__Work task__: Start at the line with "Tapcells inserted: harbor" in the records below, stop at the line with "Placement Setup Slack: harbor", and return every line in that span exactly, the two end lines included.

(Saved entries)
========================================

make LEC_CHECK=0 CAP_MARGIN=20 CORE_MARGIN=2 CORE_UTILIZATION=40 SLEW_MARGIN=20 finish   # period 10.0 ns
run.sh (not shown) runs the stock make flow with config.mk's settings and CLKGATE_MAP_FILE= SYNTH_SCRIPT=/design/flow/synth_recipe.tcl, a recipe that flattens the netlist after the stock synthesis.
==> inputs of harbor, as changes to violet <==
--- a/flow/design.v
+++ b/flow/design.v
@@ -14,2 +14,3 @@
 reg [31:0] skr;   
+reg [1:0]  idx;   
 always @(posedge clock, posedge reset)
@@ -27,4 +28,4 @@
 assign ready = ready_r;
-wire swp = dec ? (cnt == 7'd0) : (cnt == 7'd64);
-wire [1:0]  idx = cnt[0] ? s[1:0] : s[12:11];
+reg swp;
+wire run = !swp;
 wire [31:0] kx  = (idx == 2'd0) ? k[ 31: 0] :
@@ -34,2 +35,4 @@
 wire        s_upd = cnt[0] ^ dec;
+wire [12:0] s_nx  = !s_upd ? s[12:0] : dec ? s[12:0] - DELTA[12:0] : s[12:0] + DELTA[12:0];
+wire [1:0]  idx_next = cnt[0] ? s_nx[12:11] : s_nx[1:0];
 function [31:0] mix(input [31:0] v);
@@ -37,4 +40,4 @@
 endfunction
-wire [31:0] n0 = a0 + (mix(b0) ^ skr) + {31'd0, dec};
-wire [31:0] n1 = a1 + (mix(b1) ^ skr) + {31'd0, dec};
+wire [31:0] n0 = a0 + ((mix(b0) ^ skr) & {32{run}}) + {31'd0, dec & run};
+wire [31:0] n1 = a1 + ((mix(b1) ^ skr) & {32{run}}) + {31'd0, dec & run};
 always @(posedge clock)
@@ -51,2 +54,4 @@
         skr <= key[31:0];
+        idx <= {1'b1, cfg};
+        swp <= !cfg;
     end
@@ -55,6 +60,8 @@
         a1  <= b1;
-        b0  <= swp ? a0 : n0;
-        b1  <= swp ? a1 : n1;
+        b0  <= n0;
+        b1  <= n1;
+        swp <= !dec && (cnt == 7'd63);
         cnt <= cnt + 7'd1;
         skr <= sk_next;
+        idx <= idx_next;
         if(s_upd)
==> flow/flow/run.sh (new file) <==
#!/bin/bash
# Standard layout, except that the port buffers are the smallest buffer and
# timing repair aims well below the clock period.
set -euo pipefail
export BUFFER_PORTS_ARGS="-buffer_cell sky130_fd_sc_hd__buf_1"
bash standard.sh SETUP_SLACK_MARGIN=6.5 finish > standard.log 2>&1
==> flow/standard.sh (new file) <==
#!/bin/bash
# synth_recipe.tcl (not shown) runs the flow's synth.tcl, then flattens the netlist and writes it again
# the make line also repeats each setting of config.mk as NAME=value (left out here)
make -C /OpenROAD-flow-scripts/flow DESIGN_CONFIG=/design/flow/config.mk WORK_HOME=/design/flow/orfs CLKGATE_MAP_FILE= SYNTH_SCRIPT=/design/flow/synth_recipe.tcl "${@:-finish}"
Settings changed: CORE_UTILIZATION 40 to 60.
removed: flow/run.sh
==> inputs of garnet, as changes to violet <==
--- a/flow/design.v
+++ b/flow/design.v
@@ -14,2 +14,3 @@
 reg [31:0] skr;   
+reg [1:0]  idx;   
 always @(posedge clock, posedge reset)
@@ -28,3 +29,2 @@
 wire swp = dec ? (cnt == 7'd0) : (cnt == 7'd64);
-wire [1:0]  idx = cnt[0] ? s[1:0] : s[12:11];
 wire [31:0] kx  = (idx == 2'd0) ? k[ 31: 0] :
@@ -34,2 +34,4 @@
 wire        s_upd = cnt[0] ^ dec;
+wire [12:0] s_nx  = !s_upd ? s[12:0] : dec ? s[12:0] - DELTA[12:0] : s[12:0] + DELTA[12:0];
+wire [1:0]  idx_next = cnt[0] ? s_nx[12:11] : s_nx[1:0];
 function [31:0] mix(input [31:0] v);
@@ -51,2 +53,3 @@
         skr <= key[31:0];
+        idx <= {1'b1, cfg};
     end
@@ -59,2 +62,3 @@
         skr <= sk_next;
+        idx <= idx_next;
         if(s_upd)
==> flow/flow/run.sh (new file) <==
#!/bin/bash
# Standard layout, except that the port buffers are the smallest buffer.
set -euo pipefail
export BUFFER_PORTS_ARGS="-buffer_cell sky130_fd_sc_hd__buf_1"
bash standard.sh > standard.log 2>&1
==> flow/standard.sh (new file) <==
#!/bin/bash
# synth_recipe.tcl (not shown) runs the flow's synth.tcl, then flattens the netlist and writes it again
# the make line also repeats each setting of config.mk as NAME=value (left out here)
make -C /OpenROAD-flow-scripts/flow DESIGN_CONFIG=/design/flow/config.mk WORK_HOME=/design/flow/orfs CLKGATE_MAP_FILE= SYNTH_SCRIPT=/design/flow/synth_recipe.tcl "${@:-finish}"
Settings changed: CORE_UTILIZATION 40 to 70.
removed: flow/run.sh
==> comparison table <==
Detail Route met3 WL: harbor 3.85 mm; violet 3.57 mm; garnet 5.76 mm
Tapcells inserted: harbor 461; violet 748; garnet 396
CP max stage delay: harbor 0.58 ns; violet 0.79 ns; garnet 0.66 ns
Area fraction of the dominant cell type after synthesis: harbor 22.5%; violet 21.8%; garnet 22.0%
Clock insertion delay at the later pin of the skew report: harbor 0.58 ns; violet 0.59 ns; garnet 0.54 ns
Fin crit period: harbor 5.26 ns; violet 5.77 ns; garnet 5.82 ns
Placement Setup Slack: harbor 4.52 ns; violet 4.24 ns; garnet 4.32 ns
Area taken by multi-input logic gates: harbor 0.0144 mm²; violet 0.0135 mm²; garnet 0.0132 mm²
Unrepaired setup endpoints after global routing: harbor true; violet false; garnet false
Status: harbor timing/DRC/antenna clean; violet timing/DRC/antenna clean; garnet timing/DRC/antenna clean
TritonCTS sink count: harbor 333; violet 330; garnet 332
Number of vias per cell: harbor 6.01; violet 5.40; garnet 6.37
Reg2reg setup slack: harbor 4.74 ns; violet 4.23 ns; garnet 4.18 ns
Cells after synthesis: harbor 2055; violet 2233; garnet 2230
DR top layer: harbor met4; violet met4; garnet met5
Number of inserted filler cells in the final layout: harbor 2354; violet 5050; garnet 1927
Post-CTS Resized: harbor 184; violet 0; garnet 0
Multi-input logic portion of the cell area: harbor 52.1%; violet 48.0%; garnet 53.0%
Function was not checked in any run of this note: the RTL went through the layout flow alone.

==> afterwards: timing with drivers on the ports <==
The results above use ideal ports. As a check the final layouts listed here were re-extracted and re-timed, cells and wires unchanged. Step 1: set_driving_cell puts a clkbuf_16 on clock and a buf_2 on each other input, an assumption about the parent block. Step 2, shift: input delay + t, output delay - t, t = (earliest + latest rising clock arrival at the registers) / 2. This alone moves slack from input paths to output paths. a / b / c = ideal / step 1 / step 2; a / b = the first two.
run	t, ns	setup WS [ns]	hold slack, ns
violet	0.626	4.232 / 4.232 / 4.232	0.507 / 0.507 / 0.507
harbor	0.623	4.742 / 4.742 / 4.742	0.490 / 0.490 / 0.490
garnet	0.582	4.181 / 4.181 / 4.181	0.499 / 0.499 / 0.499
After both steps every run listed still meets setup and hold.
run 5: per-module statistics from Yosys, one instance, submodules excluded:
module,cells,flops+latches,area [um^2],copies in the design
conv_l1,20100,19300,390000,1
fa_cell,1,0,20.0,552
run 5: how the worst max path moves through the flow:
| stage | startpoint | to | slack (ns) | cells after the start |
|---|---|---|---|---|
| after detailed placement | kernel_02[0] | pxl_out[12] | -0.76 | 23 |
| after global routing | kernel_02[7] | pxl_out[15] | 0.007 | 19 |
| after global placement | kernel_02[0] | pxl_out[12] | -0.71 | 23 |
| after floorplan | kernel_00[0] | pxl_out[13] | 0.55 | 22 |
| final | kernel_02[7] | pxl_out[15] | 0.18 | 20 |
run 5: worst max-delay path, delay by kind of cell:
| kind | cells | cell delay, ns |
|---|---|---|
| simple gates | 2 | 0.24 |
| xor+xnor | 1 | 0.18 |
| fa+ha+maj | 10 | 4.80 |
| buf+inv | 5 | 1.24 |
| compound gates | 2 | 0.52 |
This design comes from an exercise in tuning for small area, a short achievable clock period and few clock cycles per item on the open sky130 flow, not from production work.

==> flow/design.v (excerpt) <==
module div#(
  parameter WIDTH = 64
)(
  input                     i_clk         ,
  input                     i_rst_n       ,
  input                     i_flush       ,
  input                     i_divw        ,
  input                     i_start       ,
  output                    o_busy        ,
  output logic              o_end_valid   ,
  input                     i_end_ready   ,
  input                     i_signed      ,
  input  logic [WIDTH-1:0]  i_dividend    ,
  input  logic [WIDTH-1:0]  i_divisor     ,
  output logic [WIDTH-1:0]  o_quotient    ,
  output logic [WIDTH-1:0]  o_remainder
);
  localparam WB = 66;          
  localparam WT = WB + 1;      
  logic       busy_r, prep_r, iter_r, fix_r;
  logic [5:0] cnt;
  logic       last;
  logic       w_r, sx_r, sd_r, sq_r;
  logic [63:0]   rem_r;      
  logic [WB-1:0] b_r;        
  logic [63:0]   quo_r;
  assign o_busy      = busy_r;
  assign o_quotient  = quo_r;
  assign o_remainder = rem_r;
  wire [63:0] x_in = i_divw ? {{32{i_signed & i_dividend[31]}}, i_dividend[31:0]} : i_dividend;
  wire [63:0] d_in = i_divw ? {{32{i_signed & i_divisor [31]}}, i_divisor [31:0]} : i_divisor;
  wire [63:0] draw = b_r[63:0];
  wire        dz = ~|draw;
  wire [63:0] xa = rem_r ^ {sx_r, rem_r[63:1]};
  wire [63:0] da = draw  ^ {sd_r, draw[63:1]};
  logic [6:0] lzx, lzd;
  div_lzc64 u_lzx (.a(xa), .n(lzx));
  div_lzc64 u_lzd (.a(da), .n(lzd));
  wire        px = sx_r & ~|(~rem_r[63:1] & rem_r[62:0]);
  wire        pd = sd_r & ~|(~draw[63:1]  & draw[62:0]);
  ...
==> module div, before the edit <==
module div#(
  parameter WIDTH = 64
)(
  input                     i_clk         ,
  input                     i_rst_n       ,
  input                     i_flush       ,
  input                     i_divw        ,
  input                     i_start       ,
  output                    o_busy        ,
  output logic              o_end_valid   ,
  input                     i_end_ready   ,
  input                     i_signed      ,
  input  logic [WIDTH-1:0]  i_dividend    ,
  input  logic [WIDTH-1:0]  i_divisor     ,
  output logic [WIDTH-1:0]  o_quotient    ,
  output logic [WIDTH-1:0]  o_remainder
);
  localparam WB = 66;          
  localparam WT = WB + 1;      
  logic       busy_r, prep_r, iter_r, fix_r;
  logic [5:0] cnt;
  logic       last;
  logic       w_r, sx_r, sd_r, sq_r;
  logic [63:0]   rem_r;      
  logic [WB-1:0] b_r;        
  logic [63:0]   quo_r;
  assign o_busy      = busy_r;
  assign o_quotient  = quo_r;
  assign o_remainder = rem_r;
  wire [63:0] x_in = i_divw ? {{32{i_signed & i_dividend[31]}}, i_dividend[31:0]} : i_dividend;
  wire [63:0] d_in = i_divw ? {{32{i_signed & i_divisor [31]}}, i_divisor [31:0]} : i_divisor;
  wire [63:0] draw = b_r[63:0];
  wire        dz = ~|draw;
  wire [63:0] xa = rem_r ^ {sx_r, rem_r[63:1]};
  wire [63:0] da = draw  ^ {sd_r, draw[63:1]};
  logic [6:0] lzx, lzd;
  div_lzc64 u_lzx (.a(xa), .n(lzx));
  div_lzc64 u_lzd (.a(da), .n(lzd));
  wire        px = sx_r & ~|(~rem_r[63:1] & rem_r[62:0]);
  wire        pd = sd_r & ~|(~draw[63:1]  & draw[62:0]);
  wire signed [8:0] s_ub = $signed({2'b0, lzd}) - $signed({2'b0, lzx}) + $signed({8'b0, px}) - $signed({8'b0, pd});
  wire        q_zero = s_ub[8];             
  wire [6:0]  s_use  = s_ub[6:0] | 7'd1;    
  wire [WB-1:0] nd_sh = $signed(b_r << s_use) ^ {WB{~sd_r}};
  wire [WB-1:0] b1 = $signed(b_r) >>> 1;
  wire [WT-1:0] t0 = {{(WT-64){1'b0}}, rem_r} + {b_r[WB-1], b_r} + {{(WT-1){1'b0}}, ~sd_r};
  wire          a0 = ~t0[WT-1];
  wire [63:0]   r1 = a0 ? t0[63:0] : rem_r;
  wire [WT-1:0] t1 = {{(WT-64){1'b0}}, r1} + {b1[WB-1], b1} + {{(WT-1){1'b0}}, ~sd_r};
  wire          a1 = ~t1[WT-1];
  wire [63:0]   r2 = a1 ? t1[63:0] : r1;
  wire        neg_q = last & sq_r;
  wire        ext   = last & w_r;
  wire [63:0] q_neg = ~quo_r + 64'd1;
  wire [63:0] q_it  = ~neg_q ? {quo_r[61:0], a0, a1} :
                      a1     ? {~quo_r[61:0], ~a0, 1'b1} :
                      a0     ? {~quo_r[61:0], 2'b10} : {q_neg[61:0], 2'b00};
  wire [63:0] r_ext = ext ? {{32{r2[31]}}, r2[31:0]} : r2;
  wire [63:0] q_ext = ext ? {{32{q_it[31]}}, q_it[31:0]} : q_it;
  wire [63:0] r_neg = ~rem_r + 64'd1;
  wire [63:0] r_fix = w_r ? {{32{r_neg[31]}}, r_neg[31:0]} : r_neg;
  wire        short = dz | q_zero;
  wire [63:0] r_short = w_r ? {{32{rem_r[31]}}, rem_r[31:0]} : rem_r;
  wire [63:0] r_abs   = sx_r ? r_neg : rem_r;
  always_ff @(posedge i_clk or negedge i_rst_n) begin
    if (!i_rst_n) begin
      busy_r      <= 1'b0;
      prep_r      <= 1'b0;
      iter_r      <= 1'b0;
      fix_r       <= 1'b0;
      o_end_valid <= 1'b0;
    end else if (i_flush) begin
      busy_r      <= 1'b0;
      prep_r      <= 1'b0;
      iter_r      <= 1'b0;
      fix_r       <= 1'b0;
      o_end_valid <= 1'b0;
    end else begin
      prep_r <= i_start;
      if (i_start) busy_r <= 1'b1;
      else if (o_end_valid & i_end_ready) busy_r <= 1'b0;
      if (prep_r) iter_r <= ~short;
      else if (iter_r & last) iter_r <= 1'b0;
      fix_r <= iter_r & last & sx_r;
      if ((prep_r & short) | (iter_r & last & ~sx_r) | fix_r) o_end_valid <= 1'b1;
      else if (i_end_ready) o_end_valid <= 1'b0;
    end
  end
  always_ff @(posedge i_clk) begin
    if (!busy_r) begin
      rem_r <= x_in;
      w_r   <= i_divw;
      sx_r  <= i_signed & x_in[63];
      sd_r  <= i_signed & d_in[63];
      sq_r  <= i_signed & (x_in[63] ^ d_in[63]);
    end else if (prep_r) begin
      rem_r <= short ? r_short : r_abs;
      quo_r <= {64{dz}};
      cnt   <= s_use[6:1];
      last  <= (s_use[6:1] == 6'd0);
    end else if (iter_r) begin
      rem_r <= r_ext;
      quo_r <= q_ext;
      cnt   <= cnt - 6'd1;
      last  <= (cnt == 6'd1);
    end else if (fix_r) begin
      rem_r <= r_fix;
    end
  end
  always_ff @(posedge i_clk) begin
    if (!busy_r)     b_r <= {{(WB-64){i_signed & d_in[63]}}, d_in};
    else if (prep_r) b_r <= nd_sh;
    else             b_r <= $signed(b_r) >>> 2;
  end
endmodule
export LEC_CHECK = 0
export CAP_MARGIN = 20
export CORE_MARGIN = 2
export CORE_UTILIZATION = 45
export PLACE_DENSITY = 0.6
export SLEW_MARGIN = 20
create_clock -name core_clock -period 20.0 [get_ports {i_clk}]
standard.sh (not shown) runs the stock make flow with config.mk's settings and CLKGATE_MAP_FILE= SYNTH_SCRIPT=/design/flow/synth_recipe.tcl, a recipe that flattens the netlist after the stock synthesis.
==> flow/flow/run.sh <==
#!/bin/bash
set -euo pipefail
bash standard.sh SETUP_SLACK_MARGIN=13.5 finish > standard_flow.log 2>&1
The starting point went through all stages and came out clean.
Next try:
--- a/flow/design.v
+++ b/flow/design.v
@@ -43,13 +43,13 @@
   input                     i_signed      ,
   input  logic [WIDTH-1:0]  i_dividend    ,
   input  logic [WIDTH-1:0]  i_divisor     ,
   output logic [WIDTH-1:0]  o_quotient    ,
   output logic [WIDTH-1:0]  o_remainder
 );
-  localparam WB = 66;          
+  localparam WB = 68;          
   localparam WT = WB + 1;      
   logic       busy_r, prep_r, iter_r, fix_r;
   logic [5:0] cnt;
   logic       last;
   logic       w_r, sx_r, sd_r, sq_r;
   logic [63:0]   rem_r;      
@@ -64,23 +64,22 @@
   wire        dz = ~|draw;
   wire [63:0] xa = rem_r ^ {sx_r, rem_r[63:1]};
   wire [63:0] da = draw  ^ {sd_r, draw[63:1]};
   logic [6:0] lzx, lzd;
   div_lzc64 u_lzx (.a(xa), .n(lzx));
   div_lzc64 u_lzd (.a(da), .n(lzd));
-  wire        px = sx_r & ~|(~rem_r[63:1] & rem_r[62:0]);
-  wire        pd = sd_r & ~|(~draw[63:1]  & draw[62:0]);
-  wire signed [8:0] s_ub = $signed({2'b0, lzd}) - $signed({2'b0, lzx}) + $signed({8'b0, px}) - $signed({8'b0, pd});
+  wire signed [8:0] s_ub = $signed({2'b0, lzd}) - $signed({2'b0, lzx}) + $signed({8'b0, sx_r});
   wire        q_zero = s_ub[8];             
   wire [6:0]  s_use  = s_ub[6:0] | 7'd1;    
-  wire [WB-1:0] nd_sh = $signed(b_r << s_use) ^ {WB{~sd_r}};
+  wire [63:0] nd = sd_r ? (draw - 64'd1) : ~draw;
+  wire [WB-1:0] nd_sh = ~({{(WB-64){1'b0}}, ~nd} << s_use);
   wire [WB-1:0] b1 = $signed(b_r) >>> 1;
-  wire [WT-1:0] t0 = {{(WT-64){1'b0}}, rem_r} + {b_r[WB-1], b_r} + {{(WT-1){1'b0}}, ~sd_r};
+  wire [WT-1:0] t0 = {{(WT-64){1'b0}}, rem_r} + {b_r[WB-1], b_r} + {{(WT-1){1'b0}}, 1'b1};
   wire          a0 = ~t0[WT-1];
   wire [63:0]   r1 = a0 ? t0[63:0] : rem_r;
-  wire [WT-1:0] t1 = {{(WT-64){1'b0}}, r1} + {b1[WB-1], b1} + {{(WT-1){1'b0}}, ~sd_r};
+  wire [WT-1:0] t1 = {{(WT-64){1'b0}}, r1} + {b1[WB-1], b1} + {{(WT-1){1'b0}}, 1'b1};
   wire          a1 = ~t1[WT-1];
   wire [63:0]   r2 = a1 ? t1[63:0] : r1;
   wire        neg_q = last & sq_r;
   wire        ext   = last & w_r;
   wire [63:0] q_neg = ~quo_r + 64'd1;
   wire [63:0] q_it  = ~neg_q ? {quo_r[61:0], a0, a1} :
@@ -117,30 +116,28 @@
       else if (i_end_ready) o_end_valid <= 1'b0;
     end
   end
   always_ff @(posedge i_clk) begin
     if (!busy_r) begin
       rem_r <= x_in;
+      b_r   <= {{(WB-64){i_signed & d_in[63]}}, d_in};
       w_r   <= i_divw;
       sx_r  <= i_signed & x_in[63];
       sd_r  <= i_signed & d_in[63];
       sq_r  <= i_signed & (x_in[63] ^ d_in[63]);
     end else if (prep_r) begin
       rem_r <= short ? r_short : r_abs;
       quo_r <= {64{dz}};
+      b_r   <= nd_sh;
       cnt   <= s_use[6:1];
       last  <= (s_use[6:1] == 6'd0);
     end else if (iter_r) begin
       rem_r <= r_ext;
       quo_r <= q_ext;
+      b_r   <= $signed(b_r) >>> 2;
       cnt   <= cnt - 6'd1;
       last  <= (cnt == 6'd1);
     end else if (fix_r) begin
       rem_r <= r_fix;
     end
   end
-  always_ff @(posedge i_clk) begin
-    if (!busy_r)     b_r <= {{(WB-64){i_signed & d_in[63]}}, d_in};
-    else if (prep_r) b_r <= nd_sh;
-    else             b_r <= $signed(b_r) >>> 2;
-  end
 endmodule
The changed run finished with timing, DRC and antenna clean.
Final area goes down by a few percent.
Sequential share of layout area grows by 2.4 points.
Clock skew went down by 23 ps.
Worst setup slack is better by 360 ps.
Clock-buffer cell count fell by 10.
Non-clock buffer count drops by 222.
Core utilization went down by 8.3 points.
Via count went up by a few percent.
No functional check of the RTL was part of any run of this note.

## port drivers added, routing unchanged
In the flow no input, the clock included, has a driving cell. The finished layouts below were timed again as built, in two steps. Step 1, drivers: a clkbuf_16 drives i_clk and a buf_2 each remaining input, both assumed. Step 2 also shifts input and output timing later by t, the mid clock arrival at the registers, as if the neighbouring blocks saw the same clock. Three values: no drivers, after step 1, after step 2; two values: the first two.
run	t, ns	setup slack, ns	worst setup path at the end	slew at the worst register clock pin (ns)	worst data-port slew with drivers (ns)
the first run	0.709	12.993 / 12.993 / 12.903	input to register	0.07 / 0.07	0.10
the second run	0.697	13.352 / 13.352 / 12.902	input to register	0.08 / 0.08	0.12
After both steps every run listed still meets setup and hold. For the second run, which loses most, drivers alone change the setup slack by 0.000 ns; drivers and shift together by -0.450 ns.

========================================

__Answer to the problem__:
Tapcells inserted: harbor 461; violet 748; garnet 396
CP max stage delay: harbor 0.58 ns; violet 0.79 ns; garnet 0.66 ns
Area fraction of the dominant cell type after synthesis: harbor 22.5%; violet 21.8%; garnet 22.0%
Clock insertion delay at the later pin of the skew report: harbor 0.58 ns; violet 0.59 ns; garnet 0.54 ns
Fin crit period: harbor 5.26 ns; violet 5.77 ns; garnet 5.82 ns
Placement Setup Slack: harbor 4.52 ns; violet 4.24 ns; garnet 4.32 ns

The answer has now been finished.